Back then, however, machining cycle time was not the primary obstacle to processing these parts. The challenge instead was the variety of setups, and what this required in terms of carrying parts from machine to machine, coordinating time on different machines, queuing incomplete parts to wait their turn on the next machine in the sequence, and taking care to load parts precisely at each step to ensure accuracy from operation to operation. While the multitasking machine tool has significantly compacted cycle time, it has done much more than this by cutting walking time, handling errors and work-in-process inventory all down to zero.
In fact, Mr. Lang says the advantage of getting so much of the part’s processing time and expense into the machining cycle is that machining cycle improvements are now seen for their full value. Tooling that can deliver further efficiency becomes easy to justify. The shop recently refined the machining cycle with a combination tool it specified that performs drilling and chamfering in a single pass, saving time by eliminating a tool change.
4. Cells
Yet as productive as the lathe is, even more production happens in its immediate vicinity. Ergoseal’s new way of thinking about production emphasizes cells, Tom Hilaris says. Walking time can be reduced even further by anticipating where a part is likely to go next and bringing that subsequent operation close to the machine tool. Parts produced at the ST-20 lathe go into a press-fit assembly operation, so the work cell around this lathe now includes all of the resources the operator needs to perform this assembly while the machine is cutting parts.
A cell has also been built around the shop’s latest CNC machine, a smaller Haas ST-10 lathe. This machine produces “cups,” components common throughout the company’s seal assemblies. All cup parts are roughly similar, but this machine produces a range of sizes and varieties for a range of customers’ seals.
For any cup part, two machining operations are needed. The part’s inner region is turned to allow lugs to be welded inside. After this welding, the part returns to the lathe so the burn marks can be turned from the OD. Because of this series of steps, work-in-process inventory also used to be common for this part, until the company installed the spot welder in a cell with this lathe. Now, the operator can move the part from machining to welding to machining without walking at all. This truism about manufacturing is so simple and powerful that it is almost profound: Just the positioning of your equipment can determine how much work your shop is able to do.
Together, the two newest machines in the shop, the Haas lathes, are now productive enough within their respective cells that they account for the lion’s share of the shop’s machining output. Other, older machines in the shop are still valuable and still deliver significant production, but the pressure on these machines to deliver all of the company’s part-making capacity has been relieved.

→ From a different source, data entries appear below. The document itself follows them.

--- config.mk ---
export PLATFORM = sky130hd
export DESIGN_NAME = umpr_uart
export DESIGN_NICKNAME = d
export VERILOG_FILES = /design/src/pkg/umpr_pkg.sv /design/src/umpr_fifo.sv /design/src/umpr_uart.sv
export SDC_FILE = /design/constraint.sdc
export NUM_CORES = 1
export LEC_CHECK = 0
export BUFFER_PORTS_ARGS = -buffer_cell sky130_fd_sc_hd__buf_2
export CAP_MARGIN = 20
export CORE_MARGIN = 3
export CORE_UTILIZATION = 44
export CTS_CLUSTER_DIAMETER = 100
export DETAILED_ROUTE_END_ITERATION = 16
export SLEW_MARGIN = 20
export SYNTH_ARGS = -nofsm -noshare
export SYNTH_HDL_FRONTEND = slang
export SYNTH_SLANG_ARGS = --single-unit
--- constraint.sdc ---
create_clock -name mclk -period 4.15 [get_ports mclk]
set_clock_uncertainty 0.1 [all_clocks]
set_input_delay 0.6225 -clock mclk [delete_from_list [all_inputs] [get_ports mclk]]
set_output_delay 0.6225 -clock mclk [all_outputs]
set_load 0.02 [all_outputs]
--- src/pkg/umpr_pkg.sv ---
// Shared types and constants for the asynchronous serial channel
package umpr_pkg;

  // ----------------------------------------
  // Reset values and counts
  // ----------------------------------------
  localparam logic [7:0] UMPR_STATUS_RST = 8'h00;
  localparam logic [7:0] UMPR_BDC_RST = 8'h00;
  localparam logic [7:0] UMPR_RXBUF_RST = 8'hff;
  localparam logic [3:0] UMPR_SAMPLE_PT = 4'h7;
  localparam logic [3:0] UMPR_OVS_LAST = 4'hf;
  localparam logic [2:0] UMPR_LAST_BIT8 = 3'h7;
  localparam logic [2:0] UMPR_LAST_BIT7 = 3'h6;

  // ----------------------------------------
  // Pin routing codes
  // ----------------------------------------
  localparam logic [1:0] UMPR_SEL_PRI = 2'h0;
  localparam logic [1:0] UMPR_SEL_RXALT = 2'h1;
  localparam logic [1:0] UMPR_SEL_TXALT = 2'h2;
  localparam logic [1:0] UMPR_SEL_BOTH = 2'h3;

  // ----------------------------------------
  // Register layouts
  // ----------------------------------------
  typedef enum logic [1:0] {
    UMPR_PAR_NONE, UMPR_PAR_ZERO, UMPR_PAR_ODD, UMPR_PAR_EVEN
  } umpr_par_t;

  typedef struct packed {
    logic tx_enable_bit;
    logic rx_enable_bit;
    umpr_par_t parity_mode;
    logic char_len8;
    logic stop_length_select;
    logic rsvd;
    logic clk_internal;
  } umpr_amc_t;

  typedef struct packed {
    logic sync_enable_bit;
    logic [3:0] rsvd_hi;
    logic sync_bit_order;
    logic sync_clock_select;
    logic rsvd_lo;
  } umpr_smc_t;

  typedef struct packed {
    logic [4:0] rsvd;
    logic parity_err;
    logic framing_err;
    logic overrun_err;
  } umpr_status_t;

  typedef struct packed {
    logic ext_baud_clock_pin;
    logic alternate_rx_pin;
    logic alternate_tx_pin;
    logic primary_tx_pin;
    logic primary_rx_pin;
  } umpr_pin_t;

  typedef enum logic [2:0] {
    ST_IDLE, ST_START, ST_DATA, ST_PAR, ST_STOP
  } umpr_st_t;

endpackage : umpr_pkg

--- src/umpr_fifo.sv ---
// Receive data queue with valid/ready on both sides
`timescale 1ns/1ps
module umpr_fifo #(
  parameter int WIDTH = 8, // Word width
  parameter int DEPTH = 16 // Number of words
) (
  input wire logic mclk, // System clock
  input wire logic srst, // Synchronous reset, high
  input wire logic in_valid, // Word offered
  output logic in_ready, // Room for a word
  input wire logic [WIDTH-1:0] in_data, // Word in
  output logic out_valid, // Word available
  input wire logic out_ready, // Consumer takes word
  output logic [WIDTH-1:0] out_data // Oldest word
);
  localparam int AW = $clog2(DEPTH);

  logic [WIDTH-1:0] mem [DEPTH];
  logic [AW-1:0] wp_ff, nxt_wp, rp_ff, nxt_rp;
  logic [AW:0] cnt_ff, nxt_cnt;
  logic push, pop;

  assign in_ready = cnt_ff != DEPTH[AW:0];
  assign out_valid = cnt_ff != '0;
  assign out_data = mem[rp_ff];
  assign push = in_valid & in_ready;
  assign pop = out_valid & out_ready;

  always_comb begin
    nxt_wp = push ? AW'(wp_ff + 1'b1) : wp_ff;
    nxt_rp = pop ? AW'(rp_ff + 1'b1) : rp_ff;
    nxt_cnt = cnt_ff;
    if (push && !pop) begin
      nxt_cnt = (AW+1)'(cnt_ff + 1'b1);
    end else if (pop && !push) begin
      nxt_cnt = (AW+1)'(cnt_ff - 1'b1);
    end
  end

  always_ff @(posedge mclk) begin
    if (srst) begin
      wp_ff <= '0;
      rp_ff <= '0;
      cnt_ff <= '0;
    end else begin
      wp_ff <= nxt_wp;
      rp_ff <= nxt_rp;
      cnt_ff <= nxt_cnt;
    end
  end

  // Storage needs no reset; emptiness is tracked by the count
  always_ff @(posedge mclk) begin
    if (push) begin
      mem[wp_ff] <= in_data;
    end
  end
endmodule : umpr_fifo
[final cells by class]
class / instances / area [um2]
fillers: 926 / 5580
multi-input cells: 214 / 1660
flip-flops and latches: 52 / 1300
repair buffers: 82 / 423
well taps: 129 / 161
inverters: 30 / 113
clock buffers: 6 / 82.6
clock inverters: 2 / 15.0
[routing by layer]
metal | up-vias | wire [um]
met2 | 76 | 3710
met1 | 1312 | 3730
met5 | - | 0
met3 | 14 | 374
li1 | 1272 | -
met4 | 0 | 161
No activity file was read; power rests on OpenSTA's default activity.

As a result, the value of these machines has changed. The way the company looks at them has changed. While the new lathes are more purely production resources, these older machines can increasingly serve the company in its efforts to build up the business. These older machines perhaps can’t keep up with the production processes that Ergoseal is developing in other corners of the shop, but increasingly they now can be available to run the prototyping jobs that will lead to further growth.